Ticagrelor Monotherapy vs. Ticagrelor With Aspirin in Bleeding and Cardiovascular Events in Acute Coronary Syndrome Patients According to Renal Function: The Subanalysis From the TICO Trial
- Authors
- Lee, Ji Hyun; Jeong, Hyeonju; Hwang, Eui-Seock; Hong, Sung-Jin; Ahn, Chul-Min; Kim, Jung-Sun; Kim, Byeong-Keuk; Ko, Young-Guk; Choi, Donghoon; Hong, Myeong-Ki; Jang, Yangsoo; Cho, Yun-Hyeong; Suh, Yongsung
- Issue Date
- Sep-2025
- Publisher
- 대한심장학회
- Keywords
- Acute coronary syndrome; Ticagrelor; Chronic kidney disease
- Citation
- Korean Circulation Journal, v.55, no.9, pp 778 - 791
- Pages
- 14
- Indexed
- SCIE
SCOPUS
KCI
- Journal Title
- Korean Circulation Journal
- Volume
- 55
- Number
- 9
- Start Page
- 778
- End Page
- 791
- URI
- https://scholarworks.bwise.kr/hanyang/handle/2021.sw.hanyang/209089
- DOI
- 10.4070/kcj.2024.0232
- ISSN
- 1738-5520
1738-5555
- Abstract
- Background and Objectives
Ticagrelor monotherapy after short-term dual-antiplatelet therapy (DAPT) has not been established in chronic kidney disease (CKD) patients.
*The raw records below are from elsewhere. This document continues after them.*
--- design/flow/design.v ---
module SelectionSort_custom_SIMD_instruction (clk, reset, 
	in_v, rd, vrd1, vrd2, 
		in_data, in_vdata1, in_vdata2, 
	out_v, out_rd, out_vrd1, out_vrd2, 
		out_data, out_vdata1, out_vdata2);
	input clk, reset;
	input in_v;
	input [4:0] rd;
	input [2:0] vrd1, vrd2;			
	input [32-1:0] in_data;
	input [256-1:0] in_vdata1, in_vdata2;	
	output out_v;
	output [4:0] out_rd;
	output [2:0] out_vrd1, out_vrd2;	
	output  [32-1:0] out_data;
	output [256-1:0] out_vdata1, out_vdata2;
	reg [13-1:0] valid_sr;
	reg [5*13-1:0] rd_sr; 
	reg [3*13-1:0] vrd1_sr, vrd2_sr;
	always @(posedge clk) begin
		if (reset) begin
			valid_sr<=0; rd_sr<=0; vrd1_sr<=0; vrd2_sr<=0;
		end else begin
			valid_sr<= (valid_sr<<1)|in_v;			
			  rd_sr <= (   rd_sr<<5)| rd;
			vrd1_sr <= ( vrd1_sr<<3)|vrd1; 
			vrd2_sr <= ( vrd2_sr<<3)|vrd2;
		end
	end
	assign out_v   =valid_sr[  13-1];
	assign out_rd  =   rd_sr[5*13-1-:5];
	assign out_vrd1= vrd1_sr[3*13-1-:3]; 
	assign out_vrd2= vrd2_sr[3*13-1-:3];
	wire [255:0] in_valid, out_valid;
	assign in_valid = in_v ? in_vdata1 : 0;
	assign out_vdata1 = out_v ? out_valid : 0;
	SelectionSort selection_sort(.clock(clk), .in(in_valid), .out(out_valid));
	assign out_data = 0;
	assign out_vdata2 = 0;
endmodule  
module SelectionSort
(
  input wire clock,
  input wire [255:0] in,
  output wire [255:0] out
);
  wire [31:0] in_array [7:0];
  wire [31:0] out_array [7:0];
  wire [31:0] intermediate [95:0];
  genvar i;
  for (i=0; i<8; i=i+1) begin
    assign in_array[i] = in[((i+1)*32)-1 -: 32];
  end
  genvar j;
  for (j=0; j<8; j=j+1) begin
    assign out[((j+1)*32)-1 -: 32] = out_array[j];
  end
  CAS_unit cas0_1(clock, in_array[0], in_array[1], intermediate[0], intermediate[1]);
  SR_module nopx_1(clock, in_array[2], intermediate[2]);
  SR_module nopx_2(clock, in_array[3], intermediate[3]);
  SR_module nopx_3(clock, in_array[4], intermediate[4]);
  SR_module nopx_4(clock, in_array[5], intermediate[5]);
  SR_module nopx_5(clock, in_array[6], intermediate[6]);
  SR_module nopx_6(clock, in_array[7], intermediate[7]);
  CAS_unit cas0_2(clock, intermediate[0], intermediate[2], intermediate[8], intermediate[10]);
  SR_module nopx_7(clock, intermediate[1], intermediate[9]);
  SR_module nopx_8(clock, intermediate[3], intermediate[11]);
  SR_module nopx_9(clock, intermediate[4], intermediate[12]);
  SR_module nopx_10(clock, intermediate[5], intermediate[13]);
  SR_module nopx_11(clock, intermediate[6], intermediate[14]);
  SR_module nopx_12(clock, intermediate[7], intermediate[15]);
  CAS_unit cas0_3(clock, intermediate[8], intermediate[11], intermediate[16], intermediate[19]);
  CAS_unit cas4(clock, intermediate[9], intermediate[10], intermediate[17], intermediate[18]);
  SR_module nopx_13(clock, intermediate[12], intermediate[20]);
  SR_module nopx_14(clock, intermediate[13], intermediate[21]);
  SR_module nopx_15(clock, intermediate[14], intermediate[22]);
  SR_module nopx_16(clock, intermediate[15], intermediate[23]);
  CAS_unit cas0_4(clock, intermediate[16], intermediate[20], intermediate[24], intermediate[28]);
  CAS_unit cas6(clock, intermediate[17], intermediate[19], intermediate[25], intermediate[27]);
  SR_module nop17(clock, intermediate[18], intermediate[26]);
  SR_module nop18(clock, intermediate[21], intermediate[29]);
  SR_module nop19(clock, intermediate[22], intermediate[30]);
  SR_module nop20(clock, intermediate[23], intermediate[31]);
  CAS_unit cas0_5(clock, intermediate[24], intermediate[29], intermediate[32], intermediate[37]);
  CAS_unit cas8(clock, intermediate[25], intermediate[28], intermediate[33], intermediate[36]);
  CAS_unit cas9(clock, intermediate[26], intermediate[27], intermediate[34], intermediate[35]);
  SR_module nop21(clock, intermediate[30], intermediate[38]);
  SR_module nop22(clock, intermediate[31], intermediate[39]);
  CAS_unit cas0_6(clock, intermediate[32], intermediate[38], intermediate[40], intermediate[46]);
  CAS_unit cas11(clock, intermediate[33], intermediate[37], intermediate[41], intermediate[45]);
  CAS_unit cas12(clock, intermediate[34], intermediate[36], intermediate[42], intermediate[44]);
  SR_module nop23(clock, intermediate[35], intermediate[43]);
  SR_module nop24(clock, intermediate[39], intermediate[47]);
  CAS_unit cas0_7(clock, intermediate[40], intermediate[47], intermediate[48], intermediate[55]);
  CAS_unit cas14(clock, intermediate[41], intermediate[46], intermediate[49], intermediate[54]);
  CAS_unit cas15(clock, intermediate[42], intermediate[45], intermediate[50], intermediate[53]);
  CAS_unit cas16(clock, intermediate[43], intermediate[44], intermediate[51], intermediate[52]);
  SR_module nop0_1(clock, intermediate[48], intermediate[56]);
  CAS_unit cas17(clock, intermediate[49], intermediate[55], intermediate[57], intermediate[63]);
  CAS_unit cas18(clock, intermediate[50], intermediate[54], intermediate[58], intermediate[62]);
  CAS_unit cas19(clock, intermediate[51], intermediate[53], intermediate[59], intermediate[61]);
  SR_module nop26(clock, intermediate[52], intermediate[60]);
  SR_module nop0_2(clock, intermediate[56], intermediate[64]);
  SR_module nop28(clock, intermediate[57], intermediate[65]);
  CAS_unit cas20(clock, intermediate[58], intermediate[63], intermediate[66], intermediate[71]);
  CAS_unit cas21(clock, intermediate[59], intermediate[62], intermediate[67], intermediate[70]);
  CAS_unit cas22(clock, intermediate[60], intermediate[61], intermediate[68], intermediate[69]);
  SR_module nop0_3(clock, intermediate[64], intermediate[72]);
  SR_module nop30(clock, intermediate[65], intermediate[73]);
  SR_module nop31(clock, intermediate[66], intermediate[74]);
  CAS_unit cas23(clock, intermediate[67], intermediate[71], intermediate[75], intermediate[79]);
  CAS_unit cas24(clock, intermediate[68], intermediate[70], intermediate[76], intermediate[78]);
  SR_module nop32(clock, intermediate[69], intermediate[77]);
  SR_module nop0_4(clock, intermediate[72], intermediate[80]);
  SR_module nop34(clock, intermediate[73], intermediate[81]);
  SR_module nop35(clock, intermediate[74], intermediate[82]);
  SR_module nop36(clock, intermediate[75], intermediate[83]);
  CAS_unit cas25(clock, intermediate[76], intermediate[79], intermediate[84], intermediate[87]);
  CAS_unit cas26(clock, intermediate[77], intermediate[78], intermediate[85], intermediate[86]);
  SR_module nop0_5(clock, intermediate[80], intermediate[88]);
  SR_module nop38(clock, intermediate[81], intermediate[89]);
  SR_module nop39(clock, intermediate[82], intermediate[90]);
  SR_module nop40(clock, intermediate[83], intermediate[91]);
  SR_module nop41(clock, intermediate[84], intermediate[92]);
  CAS_unit cas27(clock, intermediate[85], intermediate[87], intermediate[93], intermediate[95]);
  SR_module nop42(clock, intermediate[86], intermediate[94]);
  SR_module nop0_6(clock, intermediate[88], out_array[0]);
  SR_module nop44(clock, intermediate[89], out_array[1]);
  SR_module nop45(clock, intermediate[90], out_array[2]);
  SR_module nop46(clock, intermediate[91], out_array[3]);
  SR_module nop47(clock, intermediate[92], out_array[4]);
  SR_module nop48(clock, intermediate[93], out_array[5]);
  CAS_unit cas28(clock, intermediate[94], intermediate[95], out_array[6], out_array[7]);
endmodule
// rv32i_core
module rv32i_core(clk,rst,imem_data,dmem_rdata,  
                  imem_addr,dmem_addr,dmem_wdata,dmem_we,dmem_size  
                  );
    input         clk,rst;
    input  [31:0] imem_data;
    input  [31:0] dmem_rdata;
    output [31:0] imem_addr;
    output [31:0] dmem_addr;
    output [31:0] dmem_wdata;
    output        dmem_we;
    output [1:0]  dmem_size;
    wire        StallF,StallD,StallE,StallM,FlushD,FlushE,FlushW;
    wire [1:0]  ForwardAE,ForwardBE;
    wire        PCSrcE;
    wire [31:0] instrD,PCD,PCPlus4D;
    wire        RegWriteE,MemWriteE,JumpE,BranchE,ALUSrcE;
    wire [1:0]  ResultSrcE, MemSizeE;
    wire [3:0]  ALUCtrlE;
    wire [4:0]  Rs1E,Rs2E,RdE;
    wire [31:0] RD1E,RD2E,PCE,ExtImmE,PCPlus4E;
    wire        RegWriteM,MemWriteM,IsPerM;
    wire [1:0]  ResultSrcM, MemSizeM;
    wire [4:0]  RdM;
    wire [31:0] ALUResultM,WriteDataM,PCPlus4M,PCTargetE;
    wire        RegWriteW;
    wire [1:0]  ResultSrcW;
    wire [4:0]  RdW;
    wire [31:0] ALUResultW,ReadDataW,PCPlus4W;
    wire [31:0] ResultW;
    hazard_unit Hazard_Unit (
  ...
Size: about 5400 cells after synthesis, roughly 1500 flip-flops, roughly 78000 um^2 of cells after synthesis.
clock: 6.3 ns
lec_check: 0
cap_margin: 30
core_margin: 2
core_utilization: 72
cts_cluster_size: 37
hold_slack_margin: 0.29
setup_slack_margin: -0.48
slew_margin: 20
run.sh (not shown) runs the stock make flow with config.mk's settings and CLKGATE_MAP_FILE=.
The first run ended with an error in 5_1_grt (GRT-0116).
Then changed:
- CAP_MARGIN: 30 -> 5
- CORE_UTILIZATION: 72 -> 70
- CTS_CLUSTER_SIZE: 37 -> 41
- HOLD_SLACK_MARGIN: 0.29 -> default
- SETUP_SLACK_MARGIN: -0.48 -> default
- clock period: 6.3 -> 5.64 ns (I/O delays scaled with it)
- The changed run aborted during 5_1_grt
- die size climbs by 2.8%
- area after synthesis is unchanged
- synthesized cell count is unchanged


Setup of north:
Starting RTL as in the previous note.
==> flow/config.mk <==
export PLATFORM = sky130hd
export DESIGN_NAME = rv32i_core
export DESIGN_NICKNAME = rv32i_core
export VERILOG_FILES = /design/flow/design.v
export SDC_FILE = /design/flow/constraint.sdc
export NUM_CORES = 4
export LEC_CHECK = 0
export CAP_MARGIN = 5
export CORE_MARGIN = 2
export CORE_UTILIZATION = 66
export CTS_CLUSTER_SIZE = 35
export SLEW_MARGIN = 30
==> flow/constraint.sdc <==
create_clock -name core_clock -period 5.78 [get_ports {clk}]
set_input_delay 1.1560 -clock core_clock [delete_from_list [all_inputs] [get_ports {clk}]]
set_output_delay 1.1560 -clock core_clock [all_outputs]
set_load 0.01 [all_outputs]
Tool error GRT-0232 stopped north during 5_1_grt; no final results.
## Diff of input files: south against north
# north
export LEC_CHECK = 0
export CAP_MARGIN = 5
export CORE_MARGIN = 2
export CORE_UTILIZATION = 66
export CTS_CLUSTER_SIZE = 35
export SLEW_MARGIN = 30
create_clock -name core_clock -period 5.78 [get_ports {clk}]
# south
export LEC_CHECK = 0
export CAP_MARGIN = 20
export CORE_MARGIN = 2
export CORE_UTILIZATION = 72
export CTS_CLUSTER_SIZE = 25
export SETUP_SLACK_MARGIN = 0.88
export SLEW_MARGIN = 20
create_clock -name core_clock -period 6.17 [get_ports {clk}]
Results
Seen in the log of south: GRT-0116 during 5_1_grt, after which the run never completed. north: aborted in 5_1_grt (tool error). Between north and south, full die area is higher for north, south comes in under that. north has higher number of buffers created by CTS than south. south ends up with lower cell area reported after detailed placement than north does.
This study evaluated the effects of ticagrelor monotherapy after 3-month of DAPT on renal function in acute coronary syndrome patients.
Methods
From the TICO trial, the primary outcome was a composite of net adverse clinical events (NACEs), defined as a composite of major bleeding and major adverse cardiovascular and cerebrovascular events (MACCEs). The secondary outcomes were thrombolysis in myocardial infarction (TIMI) major or minor bleeding and MACCE.
Results
Among patients without CKD (n=2,436), ticagrelor monotherapy after 3 months of DAPT had a lower rate of NACE (hazard ratio [HR], 0.41; 95% confidence interval [CI], 0.21–0.78; p=0.007) and TIMI bleeding (HR, 0.86; 95% CI, 0.19–0.81; p=0.011) than those of ticagrelor-based 12-month DAPT. Among CKD patients receiving ticagrelor monotherapy, lower risk of NACE (HR, 0.45; 95% CI, 0.20–1.02; p=0.055) and bleeding (HR, 0.20; 95% CI, 0.06–0.68; p=0.009) were observed. Otherwise, ticagrelor monotherapy was not significantly associated with an increased MACCE risk in those without CKD (HR, 0.62; 95% CI, 0.30–1.27; p=0.192) or with CKD (HR, 0.55; 95% CI, 0.21–1.48; p=0.237), versus 12-month DAPT.
Conclusions
Regardless of renal function, ticagrelor monotherapy after 3 months of DAPT resulted in a reduced risk of not only NACE but also major or minor bleeding at 1 year compared with ticagrelor-based 12-month DAPT. Irrespective of renal function status, however, the MACCE risk was not significantly different between the two strategies.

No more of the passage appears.